Sunday, June 13, 1915: The disorders in Moscow have been particularly serious owing to one element to which the press descriptions have not alluded. On the Krasnaïa Plotchad, the famous "Red Square," which has witnessed so many historical scenes, the mob insulted the Royal Family, demanded that the Empress should be incarcerated in a convent, the Emperor deposed and the crown transferred to the Grand Duke Nicholas, Rasputin hung, etc.

There were also stormy demonstrations at the gates of the Convent of Martha-and-Mary, the abbess of which is the Grand Duchess Elizabeth Feodorovna, the Empress's sister and widow of the Grand Duke Sergei. This charming woman, who spends her whole life in devotion and good works, has been smothered with insults, for the people of Moscow have long been convinced that she is a German spy; they even go so far as to allege that she is hiding her brother, the Grand Duke of Hesse, in her convent.
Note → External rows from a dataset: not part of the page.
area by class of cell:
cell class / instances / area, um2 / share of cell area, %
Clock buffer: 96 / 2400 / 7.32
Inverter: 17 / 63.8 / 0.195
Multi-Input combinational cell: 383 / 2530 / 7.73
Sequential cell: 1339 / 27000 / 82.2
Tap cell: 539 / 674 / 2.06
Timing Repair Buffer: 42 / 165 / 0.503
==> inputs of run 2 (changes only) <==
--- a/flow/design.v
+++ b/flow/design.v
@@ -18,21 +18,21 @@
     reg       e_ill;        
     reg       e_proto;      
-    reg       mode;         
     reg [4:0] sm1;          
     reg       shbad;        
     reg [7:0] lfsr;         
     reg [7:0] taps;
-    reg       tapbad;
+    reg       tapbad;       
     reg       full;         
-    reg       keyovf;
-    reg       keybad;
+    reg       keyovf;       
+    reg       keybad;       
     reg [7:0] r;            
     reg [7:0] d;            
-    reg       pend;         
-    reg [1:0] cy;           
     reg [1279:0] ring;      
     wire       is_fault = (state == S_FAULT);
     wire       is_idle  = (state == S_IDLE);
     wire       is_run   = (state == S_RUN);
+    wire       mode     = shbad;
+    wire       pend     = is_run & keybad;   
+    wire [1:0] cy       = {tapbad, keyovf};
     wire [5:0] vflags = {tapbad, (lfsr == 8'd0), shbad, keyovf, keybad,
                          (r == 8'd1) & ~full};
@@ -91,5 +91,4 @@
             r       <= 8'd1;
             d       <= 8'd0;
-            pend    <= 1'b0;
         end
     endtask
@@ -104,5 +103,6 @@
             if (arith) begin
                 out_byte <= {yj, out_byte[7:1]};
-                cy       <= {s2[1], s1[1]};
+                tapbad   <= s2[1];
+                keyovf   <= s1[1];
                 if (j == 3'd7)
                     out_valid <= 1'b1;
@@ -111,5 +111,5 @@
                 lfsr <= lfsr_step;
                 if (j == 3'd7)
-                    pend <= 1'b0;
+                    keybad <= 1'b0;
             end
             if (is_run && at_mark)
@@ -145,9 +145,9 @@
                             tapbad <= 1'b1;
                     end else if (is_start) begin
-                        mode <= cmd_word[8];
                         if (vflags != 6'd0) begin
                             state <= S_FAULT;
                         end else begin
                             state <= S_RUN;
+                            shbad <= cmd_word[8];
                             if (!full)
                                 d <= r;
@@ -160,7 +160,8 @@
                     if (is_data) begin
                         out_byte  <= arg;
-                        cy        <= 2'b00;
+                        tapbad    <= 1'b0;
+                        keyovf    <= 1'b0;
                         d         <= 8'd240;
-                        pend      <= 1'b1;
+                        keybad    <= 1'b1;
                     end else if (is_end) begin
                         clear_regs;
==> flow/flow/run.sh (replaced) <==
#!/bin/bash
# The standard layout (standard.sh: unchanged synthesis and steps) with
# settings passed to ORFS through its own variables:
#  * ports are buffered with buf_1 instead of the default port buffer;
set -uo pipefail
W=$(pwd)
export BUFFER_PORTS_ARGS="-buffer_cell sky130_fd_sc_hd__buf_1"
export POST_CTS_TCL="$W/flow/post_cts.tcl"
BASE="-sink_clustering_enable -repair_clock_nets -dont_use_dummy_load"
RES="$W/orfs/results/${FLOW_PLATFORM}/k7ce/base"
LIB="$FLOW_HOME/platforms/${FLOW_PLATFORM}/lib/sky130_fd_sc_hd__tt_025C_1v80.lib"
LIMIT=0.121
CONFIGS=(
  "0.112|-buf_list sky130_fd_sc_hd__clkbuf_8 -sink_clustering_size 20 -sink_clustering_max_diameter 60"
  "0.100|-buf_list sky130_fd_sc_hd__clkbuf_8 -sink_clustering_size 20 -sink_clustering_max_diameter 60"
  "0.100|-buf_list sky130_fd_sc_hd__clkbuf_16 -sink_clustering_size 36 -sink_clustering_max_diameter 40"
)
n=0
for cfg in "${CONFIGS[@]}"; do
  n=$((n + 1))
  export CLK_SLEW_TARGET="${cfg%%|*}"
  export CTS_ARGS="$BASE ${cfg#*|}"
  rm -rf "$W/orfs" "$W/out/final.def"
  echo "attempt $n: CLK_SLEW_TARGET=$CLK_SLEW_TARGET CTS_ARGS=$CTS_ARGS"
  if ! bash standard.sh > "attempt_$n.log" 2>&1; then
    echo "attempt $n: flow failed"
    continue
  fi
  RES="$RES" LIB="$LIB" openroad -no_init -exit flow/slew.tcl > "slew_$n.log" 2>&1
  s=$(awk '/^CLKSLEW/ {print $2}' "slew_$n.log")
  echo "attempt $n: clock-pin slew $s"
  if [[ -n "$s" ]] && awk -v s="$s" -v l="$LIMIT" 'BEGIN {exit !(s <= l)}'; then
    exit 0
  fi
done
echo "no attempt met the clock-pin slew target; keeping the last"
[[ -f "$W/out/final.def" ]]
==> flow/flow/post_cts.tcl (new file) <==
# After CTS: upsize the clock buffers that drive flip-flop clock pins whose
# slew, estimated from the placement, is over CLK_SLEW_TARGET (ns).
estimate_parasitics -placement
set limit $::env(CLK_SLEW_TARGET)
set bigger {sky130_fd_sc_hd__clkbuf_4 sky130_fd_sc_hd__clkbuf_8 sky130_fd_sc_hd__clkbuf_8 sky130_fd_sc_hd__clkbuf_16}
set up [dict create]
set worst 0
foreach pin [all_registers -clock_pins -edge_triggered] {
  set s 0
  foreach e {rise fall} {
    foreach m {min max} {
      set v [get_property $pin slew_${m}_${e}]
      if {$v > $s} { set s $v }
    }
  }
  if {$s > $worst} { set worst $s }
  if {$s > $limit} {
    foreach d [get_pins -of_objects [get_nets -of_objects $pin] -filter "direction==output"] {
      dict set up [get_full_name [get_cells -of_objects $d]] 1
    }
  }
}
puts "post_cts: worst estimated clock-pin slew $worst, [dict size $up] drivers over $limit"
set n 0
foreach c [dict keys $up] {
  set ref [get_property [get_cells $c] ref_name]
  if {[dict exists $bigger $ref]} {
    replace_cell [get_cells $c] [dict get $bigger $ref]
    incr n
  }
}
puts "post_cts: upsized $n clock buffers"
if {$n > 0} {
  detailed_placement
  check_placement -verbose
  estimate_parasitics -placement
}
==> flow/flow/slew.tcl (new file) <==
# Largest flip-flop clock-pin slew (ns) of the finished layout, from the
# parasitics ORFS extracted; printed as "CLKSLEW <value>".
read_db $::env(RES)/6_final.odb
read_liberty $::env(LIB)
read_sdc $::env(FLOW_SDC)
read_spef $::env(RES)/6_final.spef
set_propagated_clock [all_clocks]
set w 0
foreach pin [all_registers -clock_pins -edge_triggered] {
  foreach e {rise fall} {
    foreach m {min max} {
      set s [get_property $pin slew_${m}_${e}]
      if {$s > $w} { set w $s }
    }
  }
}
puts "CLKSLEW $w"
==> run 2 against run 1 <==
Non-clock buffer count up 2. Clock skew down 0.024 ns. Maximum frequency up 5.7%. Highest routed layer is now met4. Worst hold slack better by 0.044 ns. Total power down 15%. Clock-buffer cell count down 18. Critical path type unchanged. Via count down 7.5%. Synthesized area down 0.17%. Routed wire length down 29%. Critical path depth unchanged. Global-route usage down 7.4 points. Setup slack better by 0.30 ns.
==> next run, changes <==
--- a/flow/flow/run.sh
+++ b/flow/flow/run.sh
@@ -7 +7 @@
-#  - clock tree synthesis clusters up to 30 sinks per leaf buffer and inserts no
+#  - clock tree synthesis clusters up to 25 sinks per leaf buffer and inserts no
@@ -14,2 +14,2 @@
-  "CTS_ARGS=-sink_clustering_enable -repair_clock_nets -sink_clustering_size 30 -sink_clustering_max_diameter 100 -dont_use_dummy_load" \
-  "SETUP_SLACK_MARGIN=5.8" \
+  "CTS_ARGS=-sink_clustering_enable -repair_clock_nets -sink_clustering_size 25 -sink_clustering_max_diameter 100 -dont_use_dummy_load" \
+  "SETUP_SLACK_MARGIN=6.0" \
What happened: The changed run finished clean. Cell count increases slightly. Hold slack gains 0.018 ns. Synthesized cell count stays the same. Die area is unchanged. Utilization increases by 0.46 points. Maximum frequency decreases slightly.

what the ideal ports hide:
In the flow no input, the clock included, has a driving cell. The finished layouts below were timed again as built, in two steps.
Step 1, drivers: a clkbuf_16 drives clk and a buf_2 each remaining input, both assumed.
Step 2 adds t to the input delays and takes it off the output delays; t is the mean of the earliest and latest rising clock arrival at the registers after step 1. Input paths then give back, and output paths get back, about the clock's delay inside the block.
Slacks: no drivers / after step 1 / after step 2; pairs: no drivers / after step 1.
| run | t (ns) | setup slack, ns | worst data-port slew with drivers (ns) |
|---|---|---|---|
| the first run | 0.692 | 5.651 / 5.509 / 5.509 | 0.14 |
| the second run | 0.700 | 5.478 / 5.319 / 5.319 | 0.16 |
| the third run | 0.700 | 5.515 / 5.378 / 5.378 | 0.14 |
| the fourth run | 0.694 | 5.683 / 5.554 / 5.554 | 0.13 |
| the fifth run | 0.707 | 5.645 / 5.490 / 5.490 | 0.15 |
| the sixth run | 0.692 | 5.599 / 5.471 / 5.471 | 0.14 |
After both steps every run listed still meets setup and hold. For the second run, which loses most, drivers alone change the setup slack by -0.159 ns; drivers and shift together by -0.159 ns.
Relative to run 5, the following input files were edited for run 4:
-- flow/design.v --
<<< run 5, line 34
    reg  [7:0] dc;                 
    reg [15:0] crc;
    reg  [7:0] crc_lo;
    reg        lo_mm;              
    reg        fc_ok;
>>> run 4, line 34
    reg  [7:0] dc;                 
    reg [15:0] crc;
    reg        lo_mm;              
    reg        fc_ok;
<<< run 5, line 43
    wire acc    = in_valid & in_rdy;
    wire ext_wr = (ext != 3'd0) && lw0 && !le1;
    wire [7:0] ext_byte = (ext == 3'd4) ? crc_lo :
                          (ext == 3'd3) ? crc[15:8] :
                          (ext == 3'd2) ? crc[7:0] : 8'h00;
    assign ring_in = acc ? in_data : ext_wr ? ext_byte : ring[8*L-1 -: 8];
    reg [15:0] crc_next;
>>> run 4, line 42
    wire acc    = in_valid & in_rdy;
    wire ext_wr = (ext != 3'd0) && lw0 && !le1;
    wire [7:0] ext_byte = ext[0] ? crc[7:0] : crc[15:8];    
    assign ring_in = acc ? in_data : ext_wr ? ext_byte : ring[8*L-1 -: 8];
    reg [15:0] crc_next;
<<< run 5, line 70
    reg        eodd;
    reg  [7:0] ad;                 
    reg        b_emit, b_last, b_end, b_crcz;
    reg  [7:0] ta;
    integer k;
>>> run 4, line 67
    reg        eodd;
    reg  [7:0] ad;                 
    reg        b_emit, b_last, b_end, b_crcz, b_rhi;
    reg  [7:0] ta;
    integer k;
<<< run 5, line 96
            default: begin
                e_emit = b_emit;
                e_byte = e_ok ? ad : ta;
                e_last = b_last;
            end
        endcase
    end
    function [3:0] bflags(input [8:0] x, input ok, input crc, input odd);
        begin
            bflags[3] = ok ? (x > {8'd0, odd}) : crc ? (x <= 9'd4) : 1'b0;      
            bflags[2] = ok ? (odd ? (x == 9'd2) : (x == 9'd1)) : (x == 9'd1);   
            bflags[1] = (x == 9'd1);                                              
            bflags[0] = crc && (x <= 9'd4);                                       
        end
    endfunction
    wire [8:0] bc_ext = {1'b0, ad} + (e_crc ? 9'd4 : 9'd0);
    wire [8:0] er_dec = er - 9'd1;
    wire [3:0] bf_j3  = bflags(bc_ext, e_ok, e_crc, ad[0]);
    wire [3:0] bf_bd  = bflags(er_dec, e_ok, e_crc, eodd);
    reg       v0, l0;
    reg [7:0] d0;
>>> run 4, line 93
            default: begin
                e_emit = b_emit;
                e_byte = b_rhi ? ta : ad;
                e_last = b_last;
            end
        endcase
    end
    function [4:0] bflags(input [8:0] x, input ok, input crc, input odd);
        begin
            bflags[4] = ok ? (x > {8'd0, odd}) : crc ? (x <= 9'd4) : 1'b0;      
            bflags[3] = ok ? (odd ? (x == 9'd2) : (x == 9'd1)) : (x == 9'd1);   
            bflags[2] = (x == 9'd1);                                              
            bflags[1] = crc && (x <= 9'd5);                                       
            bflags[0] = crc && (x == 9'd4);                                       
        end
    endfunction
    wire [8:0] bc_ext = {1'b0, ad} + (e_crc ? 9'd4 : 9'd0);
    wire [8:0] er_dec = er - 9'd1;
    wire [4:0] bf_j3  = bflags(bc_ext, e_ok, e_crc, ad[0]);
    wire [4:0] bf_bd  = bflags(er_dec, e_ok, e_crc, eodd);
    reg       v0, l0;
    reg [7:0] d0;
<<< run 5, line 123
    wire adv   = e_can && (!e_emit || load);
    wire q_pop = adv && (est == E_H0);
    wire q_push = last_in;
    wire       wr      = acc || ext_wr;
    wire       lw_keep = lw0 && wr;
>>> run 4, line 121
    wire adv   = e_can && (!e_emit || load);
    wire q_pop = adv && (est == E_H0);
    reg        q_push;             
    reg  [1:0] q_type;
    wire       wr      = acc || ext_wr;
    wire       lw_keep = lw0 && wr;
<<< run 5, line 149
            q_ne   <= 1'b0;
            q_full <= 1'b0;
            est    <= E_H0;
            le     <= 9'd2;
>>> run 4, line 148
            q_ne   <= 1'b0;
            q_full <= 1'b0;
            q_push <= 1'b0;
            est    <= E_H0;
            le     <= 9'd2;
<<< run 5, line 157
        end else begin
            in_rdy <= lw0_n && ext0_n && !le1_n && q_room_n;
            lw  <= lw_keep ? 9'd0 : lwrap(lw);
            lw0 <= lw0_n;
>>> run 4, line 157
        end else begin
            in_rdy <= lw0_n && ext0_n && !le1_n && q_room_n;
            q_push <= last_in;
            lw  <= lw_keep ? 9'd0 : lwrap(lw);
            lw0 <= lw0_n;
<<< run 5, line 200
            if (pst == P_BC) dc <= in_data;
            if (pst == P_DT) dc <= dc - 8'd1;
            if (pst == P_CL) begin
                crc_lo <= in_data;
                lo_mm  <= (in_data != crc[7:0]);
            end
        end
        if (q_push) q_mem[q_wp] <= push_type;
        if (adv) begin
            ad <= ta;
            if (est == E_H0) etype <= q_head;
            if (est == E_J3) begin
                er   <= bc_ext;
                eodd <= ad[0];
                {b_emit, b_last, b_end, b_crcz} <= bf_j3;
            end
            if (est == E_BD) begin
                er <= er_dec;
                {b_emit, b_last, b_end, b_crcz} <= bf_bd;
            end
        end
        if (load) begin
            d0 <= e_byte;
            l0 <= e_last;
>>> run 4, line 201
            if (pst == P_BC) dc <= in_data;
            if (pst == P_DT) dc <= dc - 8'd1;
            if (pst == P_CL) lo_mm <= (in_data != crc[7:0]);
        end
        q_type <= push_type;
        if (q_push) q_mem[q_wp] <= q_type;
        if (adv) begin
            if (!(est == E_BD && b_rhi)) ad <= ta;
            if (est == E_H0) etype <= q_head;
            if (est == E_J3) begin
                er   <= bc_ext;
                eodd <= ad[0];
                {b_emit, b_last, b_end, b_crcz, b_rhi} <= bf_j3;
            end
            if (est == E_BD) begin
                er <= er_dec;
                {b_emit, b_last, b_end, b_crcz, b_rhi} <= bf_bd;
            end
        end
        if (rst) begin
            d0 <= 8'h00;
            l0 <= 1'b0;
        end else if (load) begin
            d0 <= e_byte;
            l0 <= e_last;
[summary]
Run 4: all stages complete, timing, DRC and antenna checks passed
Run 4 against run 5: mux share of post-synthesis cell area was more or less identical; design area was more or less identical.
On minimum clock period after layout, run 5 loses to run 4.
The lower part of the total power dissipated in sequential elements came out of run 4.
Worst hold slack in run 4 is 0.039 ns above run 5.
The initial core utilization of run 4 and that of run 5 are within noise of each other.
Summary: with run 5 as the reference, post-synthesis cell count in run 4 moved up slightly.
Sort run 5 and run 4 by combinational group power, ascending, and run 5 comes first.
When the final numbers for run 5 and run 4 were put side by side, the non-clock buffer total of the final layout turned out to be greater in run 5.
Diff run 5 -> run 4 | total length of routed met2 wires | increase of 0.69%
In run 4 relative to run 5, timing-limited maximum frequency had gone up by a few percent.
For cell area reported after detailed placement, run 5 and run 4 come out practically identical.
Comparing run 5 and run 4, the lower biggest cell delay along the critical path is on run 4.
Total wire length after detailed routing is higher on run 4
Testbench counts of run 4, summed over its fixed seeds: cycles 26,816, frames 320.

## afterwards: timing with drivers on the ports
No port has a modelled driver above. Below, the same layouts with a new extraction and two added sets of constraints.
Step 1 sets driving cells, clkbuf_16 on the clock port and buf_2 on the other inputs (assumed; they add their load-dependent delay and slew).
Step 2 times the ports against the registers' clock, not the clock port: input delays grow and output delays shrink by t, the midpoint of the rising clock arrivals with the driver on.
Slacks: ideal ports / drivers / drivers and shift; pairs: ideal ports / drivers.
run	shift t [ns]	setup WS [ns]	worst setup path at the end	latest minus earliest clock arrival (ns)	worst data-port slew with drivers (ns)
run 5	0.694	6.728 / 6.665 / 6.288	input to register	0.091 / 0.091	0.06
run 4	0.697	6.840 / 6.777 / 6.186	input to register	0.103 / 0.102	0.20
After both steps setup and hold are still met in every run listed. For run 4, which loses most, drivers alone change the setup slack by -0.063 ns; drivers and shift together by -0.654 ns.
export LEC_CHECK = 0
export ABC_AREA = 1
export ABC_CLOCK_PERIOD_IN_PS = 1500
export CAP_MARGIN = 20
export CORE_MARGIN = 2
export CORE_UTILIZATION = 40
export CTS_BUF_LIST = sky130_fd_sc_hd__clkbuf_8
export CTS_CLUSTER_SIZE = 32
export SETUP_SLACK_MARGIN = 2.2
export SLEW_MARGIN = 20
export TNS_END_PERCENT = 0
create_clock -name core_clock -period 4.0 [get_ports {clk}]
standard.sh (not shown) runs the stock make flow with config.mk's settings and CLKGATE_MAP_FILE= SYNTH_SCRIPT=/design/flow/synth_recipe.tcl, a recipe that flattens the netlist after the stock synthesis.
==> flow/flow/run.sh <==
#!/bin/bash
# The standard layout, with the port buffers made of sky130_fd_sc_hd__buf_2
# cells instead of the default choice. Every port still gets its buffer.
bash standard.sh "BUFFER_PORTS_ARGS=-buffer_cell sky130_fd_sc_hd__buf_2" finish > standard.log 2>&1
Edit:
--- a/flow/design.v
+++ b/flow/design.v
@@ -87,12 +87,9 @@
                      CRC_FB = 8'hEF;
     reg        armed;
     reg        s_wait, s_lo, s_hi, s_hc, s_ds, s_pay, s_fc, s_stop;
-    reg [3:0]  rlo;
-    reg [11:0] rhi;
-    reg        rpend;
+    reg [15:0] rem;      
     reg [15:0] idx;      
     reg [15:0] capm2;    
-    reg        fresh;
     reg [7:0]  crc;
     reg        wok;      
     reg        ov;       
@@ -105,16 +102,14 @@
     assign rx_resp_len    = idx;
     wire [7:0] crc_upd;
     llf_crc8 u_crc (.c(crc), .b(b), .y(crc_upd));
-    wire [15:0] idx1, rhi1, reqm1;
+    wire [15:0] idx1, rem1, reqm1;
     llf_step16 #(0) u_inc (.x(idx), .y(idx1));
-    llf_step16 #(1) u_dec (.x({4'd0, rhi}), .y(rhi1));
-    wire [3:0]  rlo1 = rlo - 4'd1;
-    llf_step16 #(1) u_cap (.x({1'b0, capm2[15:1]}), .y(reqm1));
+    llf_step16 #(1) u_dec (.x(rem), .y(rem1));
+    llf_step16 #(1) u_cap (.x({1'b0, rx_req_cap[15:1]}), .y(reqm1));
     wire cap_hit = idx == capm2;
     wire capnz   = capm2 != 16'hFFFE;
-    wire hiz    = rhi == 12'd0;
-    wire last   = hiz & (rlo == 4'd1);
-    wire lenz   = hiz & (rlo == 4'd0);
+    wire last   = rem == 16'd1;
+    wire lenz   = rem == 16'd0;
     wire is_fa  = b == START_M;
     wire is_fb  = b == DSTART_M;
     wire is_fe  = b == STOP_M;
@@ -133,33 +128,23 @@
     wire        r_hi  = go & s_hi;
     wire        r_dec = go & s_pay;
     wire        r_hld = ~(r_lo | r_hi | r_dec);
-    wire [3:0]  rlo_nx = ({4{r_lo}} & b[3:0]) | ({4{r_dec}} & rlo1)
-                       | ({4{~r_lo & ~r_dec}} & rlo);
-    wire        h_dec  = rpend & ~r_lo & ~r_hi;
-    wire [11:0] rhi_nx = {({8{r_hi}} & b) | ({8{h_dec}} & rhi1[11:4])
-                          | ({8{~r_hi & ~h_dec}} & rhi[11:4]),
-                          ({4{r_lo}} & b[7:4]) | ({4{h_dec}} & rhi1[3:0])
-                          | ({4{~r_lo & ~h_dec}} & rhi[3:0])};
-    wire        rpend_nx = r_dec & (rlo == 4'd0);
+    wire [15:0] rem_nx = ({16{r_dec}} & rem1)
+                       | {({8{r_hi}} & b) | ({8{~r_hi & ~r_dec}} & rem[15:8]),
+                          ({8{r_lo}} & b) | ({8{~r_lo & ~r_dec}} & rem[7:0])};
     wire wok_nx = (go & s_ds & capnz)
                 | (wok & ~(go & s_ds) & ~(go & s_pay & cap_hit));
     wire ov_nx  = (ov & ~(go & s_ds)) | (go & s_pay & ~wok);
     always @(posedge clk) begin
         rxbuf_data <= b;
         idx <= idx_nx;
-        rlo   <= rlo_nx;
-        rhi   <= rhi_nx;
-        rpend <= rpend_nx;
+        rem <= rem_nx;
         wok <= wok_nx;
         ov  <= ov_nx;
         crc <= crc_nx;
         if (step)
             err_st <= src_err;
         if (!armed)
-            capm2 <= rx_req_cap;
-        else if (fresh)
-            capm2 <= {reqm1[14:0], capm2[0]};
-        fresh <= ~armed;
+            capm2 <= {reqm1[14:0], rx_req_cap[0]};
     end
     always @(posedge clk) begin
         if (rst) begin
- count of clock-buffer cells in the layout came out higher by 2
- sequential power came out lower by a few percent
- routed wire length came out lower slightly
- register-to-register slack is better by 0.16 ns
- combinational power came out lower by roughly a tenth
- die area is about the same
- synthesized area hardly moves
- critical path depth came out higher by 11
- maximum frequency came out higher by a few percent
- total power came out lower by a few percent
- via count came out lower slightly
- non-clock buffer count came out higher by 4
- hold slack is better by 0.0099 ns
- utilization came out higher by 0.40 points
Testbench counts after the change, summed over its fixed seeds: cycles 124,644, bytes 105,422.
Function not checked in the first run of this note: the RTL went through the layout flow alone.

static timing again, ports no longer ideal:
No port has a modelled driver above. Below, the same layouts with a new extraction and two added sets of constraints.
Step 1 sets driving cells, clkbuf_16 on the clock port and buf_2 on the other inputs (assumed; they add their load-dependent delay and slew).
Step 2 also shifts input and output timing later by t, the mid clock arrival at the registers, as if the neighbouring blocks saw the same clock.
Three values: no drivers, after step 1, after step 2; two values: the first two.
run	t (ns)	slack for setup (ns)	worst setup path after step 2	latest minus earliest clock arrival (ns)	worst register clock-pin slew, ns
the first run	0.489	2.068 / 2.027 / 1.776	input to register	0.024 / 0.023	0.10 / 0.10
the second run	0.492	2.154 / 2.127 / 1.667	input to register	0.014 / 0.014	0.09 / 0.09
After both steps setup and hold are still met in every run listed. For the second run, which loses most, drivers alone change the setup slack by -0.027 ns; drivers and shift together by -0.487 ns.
All this news has caused the greatest consternation at Tsarskoye Selo. The Empress is violently attacking Prince Yusupov, the Governor-General of Moscow, for allowing the imperial family to be exposed to such outrages by his lack of judgment and moral weakness.

Yesterday the Emperor received the President of the Duma, Mikhail Rodzianko, who urged him very strongly to convoke the Imperial Duma at once. The Emperor gave him a sympathetic hearing, but has not given the slightest inkling of his intentions.[19]

On 19 June 1915, after anti-German pogroms in Moscow, which he could not quickly stop, he was dismissed from the post of chief of the Moscow Military District, and on September 3, 1915 — from the post of commander-in-chief over Moscow.[20]

Killing of Rasputin

Early November 1916, Felix Yusupov approached the lawyer Vasily Maklakov, who agreed to advise Felix.[21] It seems Yusopov then asked Sergei Mikhailovich Sukhotin, an army officer in the Preobrazhensky Regiment who was recovering from injuries and a friend of his mother.[22] Grand Duke Dmitri received Yusupov's suggestion with alacrity, and his alliance was welcomed as indicating that the murder would not be a demonstration against the [Romanov] dynasty.[23] On 20 November Felix visited Vladimir Purishkevich, who had delivered an angry anti-Rasputin speech in the Duma on the day before, and quickly agreed to participate in the murder.[24]

Yusupov's Palace in Saint Petersburg by Jean-Baptiste Vallin de la Mothe, bought in 1830 by Boris Yusupov
When the Yusupov Palace was renovated at the end of 1916, Felix lived in the palace of Grand Duchess Xenia Alexandrovna on Moika 106.

On the night of 29/30 December (NS) 1916, Felix, Dmitri, Vladimir Purishkevich, assistant Stanislas de Lazovert, and Sukhotin killed Rasputin in the Moika Palace under the pretense of a housewarming party. A major reconstruction of the palace had almost been finished, with a small room in the basement carefully furnished. Perhaps some women were invited but Yusupov did not mention their names; Radzinsky suggested Dimitri's step-sister Marianne Pistohlkors and film star Vera Karalli.[25] Smith came up with Princess Olga Paley and Anna von Drenteln.[26] Somewhere in the building were a major-domo and a valet, waiting for orders.[27]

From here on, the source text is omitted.